- ENTRIES PROVIDED:

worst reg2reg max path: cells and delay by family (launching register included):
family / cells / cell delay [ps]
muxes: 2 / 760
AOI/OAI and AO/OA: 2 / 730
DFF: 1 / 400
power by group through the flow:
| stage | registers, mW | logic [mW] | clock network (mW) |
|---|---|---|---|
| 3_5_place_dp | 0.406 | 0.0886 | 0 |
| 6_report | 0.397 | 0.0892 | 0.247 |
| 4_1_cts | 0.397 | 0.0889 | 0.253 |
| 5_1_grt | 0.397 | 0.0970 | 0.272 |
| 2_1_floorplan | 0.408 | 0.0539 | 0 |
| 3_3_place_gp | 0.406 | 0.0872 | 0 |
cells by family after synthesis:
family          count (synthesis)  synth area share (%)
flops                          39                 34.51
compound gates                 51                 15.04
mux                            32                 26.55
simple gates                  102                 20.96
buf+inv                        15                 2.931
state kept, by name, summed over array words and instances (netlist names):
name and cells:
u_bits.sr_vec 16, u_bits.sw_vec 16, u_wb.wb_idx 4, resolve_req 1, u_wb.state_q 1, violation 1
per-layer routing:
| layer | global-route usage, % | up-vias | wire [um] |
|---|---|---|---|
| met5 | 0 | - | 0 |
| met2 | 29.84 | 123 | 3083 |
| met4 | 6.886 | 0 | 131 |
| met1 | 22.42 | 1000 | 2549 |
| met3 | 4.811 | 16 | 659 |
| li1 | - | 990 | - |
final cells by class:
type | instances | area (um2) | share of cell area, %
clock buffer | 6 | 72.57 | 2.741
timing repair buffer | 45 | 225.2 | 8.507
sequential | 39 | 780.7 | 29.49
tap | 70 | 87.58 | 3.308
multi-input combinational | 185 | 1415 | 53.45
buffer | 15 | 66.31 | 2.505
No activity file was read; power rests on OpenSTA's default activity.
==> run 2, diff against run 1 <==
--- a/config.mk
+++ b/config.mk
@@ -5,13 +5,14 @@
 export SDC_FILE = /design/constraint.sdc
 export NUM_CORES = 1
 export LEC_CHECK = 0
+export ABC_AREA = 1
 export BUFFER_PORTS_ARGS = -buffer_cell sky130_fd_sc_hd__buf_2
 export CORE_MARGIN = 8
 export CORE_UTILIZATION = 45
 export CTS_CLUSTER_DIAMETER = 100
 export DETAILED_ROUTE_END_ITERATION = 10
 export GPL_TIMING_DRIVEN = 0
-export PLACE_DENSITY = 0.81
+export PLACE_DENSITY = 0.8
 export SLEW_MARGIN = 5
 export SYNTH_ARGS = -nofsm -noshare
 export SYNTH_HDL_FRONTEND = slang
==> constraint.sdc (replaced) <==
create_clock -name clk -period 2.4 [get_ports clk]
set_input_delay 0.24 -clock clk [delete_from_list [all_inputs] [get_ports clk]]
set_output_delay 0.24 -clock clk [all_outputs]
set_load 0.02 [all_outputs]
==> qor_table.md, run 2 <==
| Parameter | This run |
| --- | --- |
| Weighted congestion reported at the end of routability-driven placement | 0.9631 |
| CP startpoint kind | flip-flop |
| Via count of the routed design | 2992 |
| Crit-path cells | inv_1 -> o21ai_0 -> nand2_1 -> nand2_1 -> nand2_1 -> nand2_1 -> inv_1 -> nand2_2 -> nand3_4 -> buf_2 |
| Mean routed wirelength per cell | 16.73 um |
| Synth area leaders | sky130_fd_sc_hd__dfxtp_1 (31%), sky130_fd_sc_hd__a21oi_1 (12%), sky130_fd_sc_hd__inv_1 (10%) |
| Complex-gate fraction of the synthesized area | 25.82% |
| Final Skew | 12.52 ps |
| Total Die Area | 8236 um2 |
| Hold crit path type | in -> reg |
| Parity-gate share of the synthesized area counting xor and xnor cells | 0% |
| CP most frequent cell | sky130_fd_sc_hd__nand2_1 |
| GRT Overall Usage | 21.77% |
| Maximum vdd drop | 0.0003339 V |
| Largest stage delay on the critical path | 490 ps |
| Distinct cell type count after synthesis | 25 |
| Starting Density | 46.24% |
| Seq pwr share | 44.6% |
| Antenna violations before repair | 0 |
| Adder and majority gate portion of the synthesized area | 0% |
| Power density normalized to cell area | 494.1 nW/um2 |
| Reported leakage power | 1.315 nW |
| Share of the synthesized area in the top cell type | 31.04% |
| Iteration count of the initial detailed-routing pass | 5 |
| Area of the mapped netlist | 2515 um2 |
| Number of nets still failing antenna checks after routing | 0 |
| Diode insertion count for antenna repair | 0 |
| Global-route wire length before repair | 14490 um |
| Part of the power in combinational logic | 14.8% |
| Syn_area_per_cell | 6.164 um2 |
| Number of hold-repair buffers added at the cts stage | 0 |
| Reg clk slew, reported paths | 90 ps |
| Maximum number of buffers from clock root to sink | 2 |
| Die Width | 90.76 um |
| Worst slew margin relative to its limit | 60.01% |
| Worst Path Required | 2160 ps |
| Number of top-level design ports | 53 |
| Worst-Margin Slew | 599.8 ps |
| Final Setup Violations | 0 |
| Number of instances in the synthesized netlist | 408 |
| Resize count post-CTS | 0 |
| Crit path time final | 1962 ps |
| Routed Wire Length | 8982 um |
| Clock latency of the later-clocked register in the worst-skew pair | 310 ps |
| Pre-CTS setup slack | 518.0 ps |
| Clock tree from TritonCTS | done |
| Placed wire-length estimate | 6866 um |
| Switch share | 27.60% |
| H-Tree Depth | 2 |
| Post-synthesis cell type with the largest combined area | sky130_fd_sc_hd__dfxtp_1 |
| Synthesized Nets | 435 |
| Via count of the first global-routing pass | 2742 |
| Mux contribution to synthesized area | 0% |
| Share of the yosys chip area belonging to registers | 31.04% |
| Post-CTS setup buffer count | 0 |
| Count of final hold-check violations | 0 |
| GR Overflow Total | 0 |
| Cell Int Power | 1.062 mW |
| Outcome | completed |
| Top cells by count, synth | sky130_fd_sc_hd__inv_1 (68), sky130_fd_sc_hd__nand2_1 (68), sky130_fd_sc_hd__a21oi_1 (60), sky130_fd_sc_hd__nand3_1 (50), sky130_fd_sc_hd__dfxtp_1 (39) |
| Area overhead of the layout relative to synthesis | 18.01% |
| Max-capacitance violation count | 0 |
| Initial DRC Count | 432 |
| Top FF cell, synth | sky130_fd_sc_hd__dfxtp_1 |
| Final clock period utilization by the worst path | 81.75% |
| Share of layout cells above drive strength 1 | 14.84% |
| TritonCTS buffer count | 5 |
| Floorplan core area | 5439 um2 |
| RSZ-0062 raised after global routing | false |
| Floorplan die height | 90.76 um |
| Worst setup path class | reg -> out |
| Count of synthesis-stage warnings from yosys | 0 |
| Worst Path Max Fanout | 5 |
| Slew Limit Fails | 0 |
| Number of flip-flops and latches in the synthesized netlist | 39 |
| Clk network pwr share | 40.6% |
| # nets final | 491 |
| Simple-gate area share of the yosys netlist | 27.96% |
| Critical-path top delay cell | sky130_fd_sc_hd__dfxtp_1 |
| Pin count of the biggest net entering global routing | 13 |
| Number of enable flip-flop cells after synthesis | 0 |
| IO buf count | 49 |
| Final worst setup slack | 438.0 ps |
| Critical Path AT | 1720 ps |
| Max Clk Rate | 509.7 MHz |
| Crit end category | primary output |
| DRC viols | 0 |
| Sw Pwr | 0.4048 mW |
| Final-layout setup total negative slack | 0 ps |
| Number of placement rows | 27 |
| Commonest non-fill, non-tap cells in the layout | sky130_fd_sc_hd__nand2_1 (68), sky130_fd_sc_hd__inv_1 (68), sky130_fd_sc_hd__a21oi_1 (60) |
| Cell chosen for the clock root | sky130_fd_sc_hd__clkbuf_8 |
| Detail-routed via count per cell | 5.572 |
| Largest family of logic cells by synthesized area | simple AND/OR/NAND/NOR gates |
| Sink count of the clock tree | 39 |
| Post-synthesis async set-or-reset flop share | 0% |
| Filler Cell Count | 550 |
`src/rtl/rmsh_pkg.sv`:
```
package rmsh_pkg;
  parameter int unsigned RMSH_DW  = 32;
  parameter int unsigned RMSH_IDX = 5;

  typedef enum logic {
    ROT_LEFT  = 1'b0,
    ROT_RIGHT = 1'b1
  } rot_dir_e;
endpackage

```
`src/rtl/rmsh_rotator.sv`:
```
module rmsh_rotator #(
  parameter int unsigned DATA_W = rmsh_pkg::RMSH_DW,
  localparam int unsigned AMT_W = $clog2(DATA_W)
) (
  input  logic [DATA_W-1:0] src,
  input  logic [AMT_W-1:0]  amt,
  input  rmsh_pkg::rot_dir_e dir,
  output logic [DATA_W-1:0] rotated
);
  function automatic logic [DATA_W-1:0] rot_r(input logic [DATA_W-1:0] v,
                                              input logic [AMT_W-1:0] a);
    logic [2*DATA_W-1:0] t;
    t = {v, v} >> a;
    return t[DATA_W-1:0];
  endfunction

  function automatic logic [DATA_W-1:0] rot_l(input logic [DATA_W-1:0] v,
                                              input logic [AMT_W-1:0] a);
    logic [2*DATA_W-1:0] t;
    t = {v, v} << a;
    return t[2*DATA_W-1:DATA_W];
  endfunction

  always_comb begin
    if (dir == rmsh_pkg::ROT_RIGHT) rotated = rot_r(src, amt);
    else                            rotated = rot_l(src, amt);
  end
endmodule

```
`src/rtl/rmsh_mask_gen.sv`:
```
module rmsh_mask_gen #(
  parameter int unsigned DATA_W = rmsh_pkg::RMSH_DW,
  localparam int unsigned AMT_W = $clog2(DATA_W),
  localparam int unsigned CNT_W = AMT_W + 1
) (
  input  logic [AMT_W-1:0]  amt,
  input  logic [AMT_W-1:0]  end_fld,
  input  rmsh_pkg::rot_dir_e dir,
  input  logic              inv_end,
  output logic [DATA_W-1:0] end_mask,
  output logic [DATA_W-1:0] shift_mask,
  output logic [DATA_W-1:0] comp_mask
);
  localparam logic [CNT_W-1:0] FULL_CNT = CNT_W'(DATA_W);

  function automatic logic [DATA_W-1:0] low_ones(input logic [CNT_W-1:0] n);
    logic [DATA_W:0] t;
    t = ({{DATA_W{1'b0}}, 1'b1} << n) - 1'b1;
    return t[DATA_W-1:0];
  endfunction

  logic [CNT_W-1:0] end_cnt;
  logic [CNT_W-1:0] shift_cnt;
  logic [DATA_W-1:0] end_raw;

  always_comb begin
    end_cnt   = (end_fld == '0) ? FULL_CNT : {1'b0, end_fld};
    shift_cnt = (dir == rmsh_pkg::ROT_RIGHT) ? (FULL_CNT - {1'b0, amt})
                                             : {1'b0, amt};
    end_raw    = low_ones(end_cnt);
    end_mask   = inv_end ? ~end_raw : end_raw;
    shift_mask = low_ones(shift_cnt);
    comp_mask  = end_mask & shift_mask;
  end
endmodule

```
`src/rtl/rmsh_merge.sv`:
```
module rmsh_merge #(
  parameter int unsigned DATA_W = rmsh_pkg::RMSH_DW
) (
  input  logic [DATA_W-1:0] rotated,
  input  logic [DATA_W-1:0] old_val,
  input  logic [DATA_W-1:0] sel_mask,
  output logic [DATA_W-1:0] merged
);
  function automatic logic [DATA_W-1:0] blend(input logic [DATA_W-1:0] a,
                                              input logic [DATA_W-1:0] b,
                                              input logic [DATA_W-1:0] m);
    return (a & m) | (b & ~m);
  endfunction

  assign merged = blend(rotated, old_val, sel_mask);
endmodule

```
`src/rtl/rmsh_unit.sv`:
```
module rmsh_unit #(
  parameter int unsigned DATA_W = rmsh_pkg::RMSH_DW,
  parameter int unsigned IDX_W  = rmsh_pkg::RMSH_IDX,
  localparam int unsigned AMT_W = $clog2(DATA_W)
) (
  input  logic              clk,
  input  logic              rst_n,
  input  logic              in_valid,
  input  logic [DATA_W-1:0] src_word,
  input  logic [DATA_W-1:0] dst_old,
  input  logic [AMT_W-1:0]  rot_amt,
  input  logic [AMT_W-1:0]  end_fld,
  input  logic              dir_right,
  input  logic              inv_end,
  input  logic [IDX_W-1:0]  dst_idx,
  output logic [DATA_W-1:0] res_word,
  output logic              res_we
);
  rmsh_pkg::rot_dir_e dir;
  logic [DATA_W-1:0]  rotated;
  logic [DATA_W-1:0]  end_mask;
  logic [DATA_W-1:0]  shift_mask;
  logic [DATA_W-1:0]  comp_mask;
  logic [DATA_W-1:0]  merged;
  logic               dst_live;

  assign dir      = dir_right ? rmsh_pkg::ROT_RIGHT : rmsh_pkg::ROT_LEFT;
  assign dst_live = (dst_idx != '0);

  rmsh_rotator #(.DATA_W(DATA_W)) u_rot (
    .src     (src_word),
    .amt     (rot_amt),
    .dir     (dir),
    .rotated (rotated)
  );

  rmsh_mask_gen #(.DATA_W(DATA_W)) u_mask (
    .amt        (rot_amt),
    .end_fld    (end_fld),
    .dir        (dir),
    .inv_end    (inv_end),
    .end_mask   (end_mask),
    .shift_mask (shift_mask),
    .comp_mask  (comp_mask)
  );

  rmsh_merge #(.DATA_W(DATA_W)) u_merge (
    .rotated  (rotated),
    .old_val  (dst_old),
    .sel_mask (comp_mask),
    .merged   (merged)
  );

  always_ff @(posedge clk or negedge rst_n) begin
    if (!rst_n) begin
      res_word <= '0;
      res_we   <= 1'b0;
    end else begin
      res_we <= in_valid & dst_live;
      if (in_valid) res_word <= merged;
    end
  end
endmodule

```
`config.mk`:
```
export PLATFORM = sky130hd
export DESIGN_NAME = rmsh_unit
export DESIGN_NICKNAME = d
export VERILOG_FILES = /design/src/rtl/rmsh_pkg.sv /design/src/rtl/rmsh_rotator.sv /design/src/rtl/rmsh_mask_gen.sv /design/src/rtl/rmsh_merge.sv /design/src/rtl/rmsh_unit.sv
export SDC_FILE = /design/constraint.sdc
export NUM_CORES = 1
export LEC_CHECK = 0
export BUFFER_PORTS_ARGS = -buffer_cell sky130_fd_sc_hd__buf_2
export CORE_MARGIN = 3
export CORE_UTILIZATION = 42
export CTS_BUF_LIST = sky130_fd_sc_hd__clkbuf_16
export DETAILED_ROUTE_END_ITERATION = 10
export GPL_ROUTABILITY_DRIVEN = 1
export PLACE_DENSITY = 0.64
export SYNTH_ARGS = -nofsm -noshare
export SYNTH_HDL_FRONTEND = slang
export SYNTH_SLANG_ARGS = --single-unit
export TNS_END_PERCENT = 10
```
`constraint.sdc`:
```
create_clock -name clk -period 1.7 [get_ports clk]
set_clock_uncertainty 0.05 [all_clocks]
set_input_delay 0.255 -clock clk [delete_from_list [all_inputs] [get_ports clk]]
set_output_delay 0.255 -clock clk [all_outputs]
set_load 0.01 [all_outputs]
```
### Word-level counts from Yosys, hierarchy flattened

Cells that the tools add are included.

| storage, ports and cells | value |
|---|---|
| flip-flop bits (word level) | 33 |
| input bits | 84 |
| logic and storage cells | 23 |

| cells by class | value |
|---|---|
| add/sub/neg operators | 3 |
| shift operators | 4 |
| muxes and demuxes | 5 |
| bitwise operators | 7 |
| reductions and logical operators | 2 |

Operators by type and width:

| cell | number |
|---|---|
| bitwise AND 32 bit | 3 |
| two-way mux 32 bit | 2 |
| inverter 32 bit | 2 |
| left shift 1 x 6 -> 32 bit, first input constant | 2 |
| left shift 64 x 5 -> 64 bit | 1 |
| >> shifter 64 x 5 -> 32 bit | 1 |
| subtractor 32 x 1 -> 32 bit, second input constant | 2 |
| OR 32 bit | 1 |
| two-way mux 6 bit | 2 |
| subtractor 6 x 5 -> 6 bit, first input constant | 1 |
| zero test 5 bit | 1 |
| nonzero test 5 bit | 1 |
| bitwise AND 1 bit | 1 |
| two-way mux 1 bit | 1 |

### Logic depth before layout (Yosys ltp)

Gate-level depths: netlist (run 1).

| depth | value |
|---|---|
| depth in word-level cells | 10 |
| depth in mapped cells | 17 |

### Hierarchy

From an unflattened synthesis (run 1), not the netlist that was laid out.

| unflattened totals | value |
|---|---|
| cells, all modules | 977 |
| area total of the unflattened synthesis | 8054.0 um^2 |

Modules (own cells, without submodules):

| module | times used | cells an instance | area an instance (um^2) | sequential area each (um^2) |
|---|---|---|---|---|
| rmsh_rotator | 1 | 449 | 3629.7 | 0.0 |
| rmsh_mask_gen | 1 | 425 | 2715.1 | 0.0 |
| rmsh_unit | 1 | 71 | 1228.7 | 825.8 |
| rmsh_merge | 1 | 32 | 480.5 | 0.0 |

### Least setup slack after synthesis (run 1)

Ideal clock, no wire load.

| path | value |
|---|---|
| path type | input -> register |
| start point | input rot_amt[1] |
| end point | register res_word[6] |
| arrival | 4072 ps |
| data required time | 1525 ps |
| slack | -2547 ps |
| cell stages on the path | 16 |
| path buffers | 4 |
| cell sequence | buf_6 > clkbuf_1 > clkbuf_1 > buf_2 > inv_1 > ha_1 > nand2b_1 > o22a_1 > a211oi_4 > nand2_1 > ha_1 > a21boi_2 > a311o_1 > a21oi_1 > mux2_2 > mux2_2 |

| between the ends | value |
|---|---|
| cells in the longest elaborated chain, start to end | 8 |
| elaborated cells on any way between the ends | 12 |
| classes of those cells | 2 x add/sub; 3 x shift; 2 x mux; 5 x bitwise |

RTL lines:

| what | line | text |
|---|---|---|
| from (decl) | rmsh_unit.sv:11 | `input logic [AMT_W-1:0] rot_amt,` |
| subtractor 6 x 5 -> 6 bit | rmsh_mask_gen.sv:28 | `shift_cnt = (dir == rmsh_pkg::ROT_RIGHT) ? (FULL_CNT - {1'b0, amt})` |
| two-way mux 6 bit | rmsh_mask_gen.sv:28 |  |
| left shift 1 x 6 -> 32 bit | rmsh_mask_gen.sv:18 | `t = ({{DATA_W{1'b0}}, 1'b1} << n) - 1'b1;` |
| subtractor 32 x 1 -> 32 bit | rmsh_mask_gen.sv:18 |  |
| bitwise AND 32 bit | rmsh_mask_gen.sv:33 | `comp_mask = end_mask & shift_mask;` |
| inverter 32 bit | rmsh_merge.sv:12 | `return (a & m) \| (b & ~m);` |
| bitwise AND 32 bit | rmsh_merge.sv:12 |  |
| OR 32 bit * | rmsh_merge.sv:12 |  |
| to (signal assigned) | rmsh_unit.sv:60 | `if (in_valid) res_word <= merged;` |
| to (decl) | rmsh_unit.sv:16 | `output logic [DATA_W-1:0] res_word,` |

Mark *: on every way between the ends. The rest lies on a longest branch, timed or not.
A chain may end at the register's enable or synchronous reset.

### Final worst setup path (run 1)

| path | value |
|---|---|
| start point | input rot_amt[0] |
| end point | register res_word[24] |

The elaborated chain is that of the path after synthesis.

==> results of run 1 <==
==> worst reg2reg max path: cells and delay by family (launching register included) <==
| kind | cells | cell delay (ns) |
|---|---|---|
| AO/OA/AOI/OAI | 1 | 0.12 |
| flip-flops | 1 | 0.39 |
| AND/OR/NAND/NOR | 1 | 0.36 |
==> worst min-delay path by stage <==
stage	start	slack [ns]	cells past startpoint	to
after floorplan	rst_n	-0.09	0	res_we
after global placement	rst_n	0.27	2	res_word[14]
after detailed placement	rst_n	0.27	2	res_word[23]
after CTS	dst_idx[4]	0.17	3	res_we
after global routing	dst_idx[4]	0.19	3	res_we
final	dst_idx[4]	0.17	3	res_we
==> metal layers <==
layer | global-route usage [%] | share of wire [%]
met1 | 39.9 | 38
met2 | 55.6 | 50
met3 | 5.43 | 6.8
met4 | 13.8 | 4.9
met5 | 0 | 0
==> registers in the layout, summed over array words and instances (netlist names) <==
signal,count
res_word,32
res_we,1
==> per-stage QoR <==
stage	hold slack (ns)	util [%]	total power, mW	instance area [um2]
5_1_grt	0.194	65.1	7.02	11500
3_3_place_gp	0.272	58.8	4.92	10300
2_1_floorplan	-0.0906	-	3.18	7770
4_1_cts	0.171	63.7	6.50	11200
6_report	0.167	65.1	6.69	11500
3_5_place_dp	0.273	58.8	4.94	10300
==> layout make-up <==
| class | instances | share of cell area, % |
|---|---|---|
| multi-input combinational | 727 | 61.1 |
| timing repair buffer | 400 | 27.0 |
| sequential | 33 | 7.21 |
| tap | 225 | 2.46 |
| clock buffer | 5 | 1.09 |
| clock inverter | 3 | 0.601 |
| inverter | 13 | 0.513 |
==> power by group <==
part | internal, mW | switching, mW | leakage [nW]
logic | 2.21 | 2.19 | 4.33
registers | 0.943 | 0.100 | 0.396
clock network | 0.846 | 0.398 | 0.0944
==> kinds of logic (layout without fill, tap and decap cells) <==
family          Yosys count  count (layout)  synth area share [%]
fa+ha+maj                 5               5                 0.816
mux                     173             173                  37.5
compound gates          251             251                  23.7
other cells               1               1                0.0489
xor+xnor                 41              41                  4.78
buf+inv                  91             421                  5.43
simple gates            256             256                  16.9
flops                    33              33                  10.8
==> timing repair <==
item | in CTS | in global routing
hold buffers | 1 | 0
setup buffers | 15 | 2
hold endpoints to repair | 33 | 0
pin swaps | 38 | 22
endpoints found under the setup margin | 32 | 32
cloned | 3 | 0
gates resized for setup | 116 | 55
==> cells in the final DEF (no fill, tap or decap), types with 12 or more instances in the layout <==
master / n
sky130_fd_sc_hd__buf_6: 17
sky130_fd_sc_hd__buf_4: 247
sky130_fd_sc_hd__xnor2_1: 20
sky130_fd_sc_hd__o22ai_1: 15
sky130_fd_sc_hd__buf_12: 17
sky130_fd_sc_hd__mux2_2: 34
sky130_fd_sc_hd__mux2i_1: 30
sky130_fd_sc_hd__nand2_1: 78
sky130_fd_sc_hd__a21oi_1: 45
sky130_fd_sc_hd__nor2_1: 62
sky130_fd_sc_hd__mux4_2: 87
sky130_fd_sc_hd__xor2_1: 16
sky130_fd_sc_hd__a31oi_1: 18
sky130_fd_sc_hd__o211ai_1: 14
sky130_fd_sc_hd__o21ai_0: 20
sky130_fd_sc_hd__buf_2: 112
sky130_fd_sc_hd__dfrtp_1: 33
sky130_fd_sc_hd__mux2_4: 12
==> results.txt, run 1 <==
----------------------------------------------------
[Worst setup path]
  Largest incremental delay on the critical path ... 0.56 ns
  Largest fanout of any net on the critical path ... 8
  Number of buffer and inverter instances along the worst setup path ... 4
  Ordered list of cells on the worst path ... buf_12 > buf_12 > buf_12 > buf_4 > mux4_2 > mux4_2 > mux4_2 > o2111ai_1 > or3b_1
  Worst setup path endpoint ... res_word[24]
  Signal arrival time at the worst endpoint ... 2.82 ns
  CP top delay family ... multiplexers
  Register-to-Register Path Depth ... 2
  Required time of the critical path ... 1.82 ns
  Type of the setup path with the least slack ... input port to flip-flop
  Crit. path cell count ... 9
  Reg2reg start ... res_word[24]
  Endpoint of the most critical register-to-register path ... res_word[24]
  Nature of the critical path startpoint ... input port
  Type of destination of the critical path ... flip-flop
  Critical Path Source ... rot_amt[0]
  Highest-delay cell along the critical path ... sky130_fd_sc_hd__mux4_2
  Reg-to-reg slack, setup ... 0.65 ns

[Final layout]
  FF/Latch Area ... 826 um2
  Final layout net count ... 1269
  Share of final-layout standard cells stronger than drive strength 1 ... 55.0%
  Layout-stage area growth over the synthesis result ... 49.5%
  Number of fillers in the final layout ... 1499
  Combined area of the multi-input logic cells ... 7010 um2
  Number of cells in the finished layout apart from fillers ... 1406
  Number of antenna repair diodes ... 0

[STA]
  Setup WS post-layout ... -1.00 ns
  Final Cycle Share ... 159%
  Setup repair after global routing missed its margin ... true
  Count of endpoints failing setup in the final report ... 32
  Fin. max-slew vios ... 0
  Maximum operating frequency ... 370 MHz
  Actual transition at the worst max-transition pin ... 0.517 ns
  Min Tclk post-route ... 2.70 ns
  Total Negative Setup Slacks ... -27.72 ns
  Relative max-transition margin ... 64.6%
  Number of hold violations in the final report ... 0

[Yosys]
  Fraction of the yosys area taken by sequential cells ... 10.8%
  Count of yosys warnings during synthesis ... 0
  Dominant cells by area after synthesis ... sky130_fd_sc_hd__mux4_2 (26%), sky130_fd_sc_hd__dfrtp_1 (11%), sky130_fd_sc_hd__mux2_2 (6.8%)
  Syn_nets ... 940
  Cell taking the most area after synthesis ... sky130_fd_sc_hd__mux4_2
  Post-Synthesis Cells ... 851
  Proportion of synthesized flip-flops having asynchronous set or reset ... 100%
  Fraction of synthesized cell area taken by the top area cell type ... 25.6%
  Cell area after synthesis ... 7670 um2
  Most common library cells after synthesis ... sky130_fd_sc_hd__mux4_2 (87), sky130_fd_sc_hd__nand2_1 (84), sky130_fd_sc_hd__nor2_1 (69)
  Distinct cell type count after synthesis ... 92
  Post-synth EDFFs ... 0
  Average size of a mapped cell ... 9.01 um2
  Synthesized flop and latch total ... 33
  Leading register cell type out of synthesis ... sky130_fd_sc_hd__dfrtp_1
  Most repeated cell in the gate-level netlist after synthesis ... sky130_fd_sc_hd__mux4_2

[Die]
  Die H ... 141 um
  Row Count ... 48
  Die W ... 141 um
  Die Outline Area ... 19900 um2
  Top-level I/O count ... 117
  Starting density of the core ... 43.6%
  Core region area ... 17600 um2

[CTS]
  Root cell of the clock tree ... sky130_fd_sc_hd__clkbuf_16
  Clock Tree Buf Depth ... 2
  TritonCTS Buffers ... 5
  Number of sinks on the clock net ... 33
  Worst-Skew Late Latency ... 0.29 ns
  Reg clk slew, reported paths ... 0.06 ns
  CTS HTree Levels ... 2
  TritonCTS clock tree ... yes

[Outcome]
  Failing checks ... negative setup slack
  Result of the run ... finished, violations left

[Global route]
  Overall global routing resource usage ... 32.3%
  Number of global-route vias before repair ... 8709
  Number of antenna violations at the first check in global routing ... 0
  Wire length of the first global-routing pass ... 50.2 mm
  Remaining global-route overflow ... 0
  Maximum number of pins on one net before global-route repair ... 65

[Detailed routing]
  Via count ... 8933
  Starting DRT DRC Count ... 767
  ANT nets after route ... 0
  Average wire length per cell after detail routing ... 23.2 um
  Drt total wl ... 32.6 mm
  Post-detailed-route DRC marker count ... 0
  Pre-antenna DRT Iters ... 5
  Detail-routed via count per cell ... 6.35

[Placement]
  Dpl ws ... -1.61 ns
  DPL Wire Length ... 25.9 mm
  Number of placed instances with taps included ... 1378
  Port bufs ... 116
  Final Wtd Congestion ... 1.03

[Power]
  Leakage component of the power ... 4.83 nW
  Maximum VDD drop ... 0.000433 V
  Pwr dens ... 584 nW/um2

[Flow run]
  Max-capacitance violation count ... 0

[Worst hold path]
  Class of the tightest hold or removal check ... input port to flip-flop

----------------------------------------------------
Power figures use the tool's default switching activity.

- WHAT THIS TASK INVOLVES: When the line with "0.0970 | 0.272 |" is reached in the data above, begin copying, and stop after the line with "No activity file"; copy each line exactly, both ends included.

- ANSWER TO THIS TASK:
| 5_1_grt | 0.397 | 0.0970 | 0.272 |
| 2_1_floorplan | 0.408 | 0.0539 | 0 |
| 3_3_place_gp | 0.406 | 0.0872 | 0 |
cells by family after synthesis:
family          count (synthesis)  synth area share (%)
flops                          39                 34.51
compound gates                 51                 15.04
mux                            32                 26.55
simple gates                  102                 20.96
buf+inv                        15                 2.931
state kept, by name, summed over array words and instances (netlist names):
name and cells:
u_bits.sr_vec 16, u_bits.sw_vec 16, u_wb.wb_idx 4, resolve_req 1, u_wb.state_q 1, violation 1
per-layer routing:
| layer | global-route usage, % | up-vias | wire [um] |
|---|---|---|---|
| met5 | 0 | - | 0 |
| met2 | 29.84 | 123 | 3083 |
| met4 | 6.886 | 0 | 131 |
| met1 | 22.42 | 1000 | 2549 |
| met3 | 4.811 | 16 | 659 |
| li1 | - | 990 | - |
final cells by class:
type | instances | area (um2) | share of cell area, %
clock buffer | 6 | 72.57 | 2.741
timing repair buffer | 45 | 225.2 | 8.507
sequential | 39 | 780.7 | 29.49
tap | 70 | 87.58 | 3.308
multi-input combinational | 185 | 1415 | 53.45
buffer | 15 | 66.31 | 2.505
No activity file was read; power rests on OpenSTA's default activity.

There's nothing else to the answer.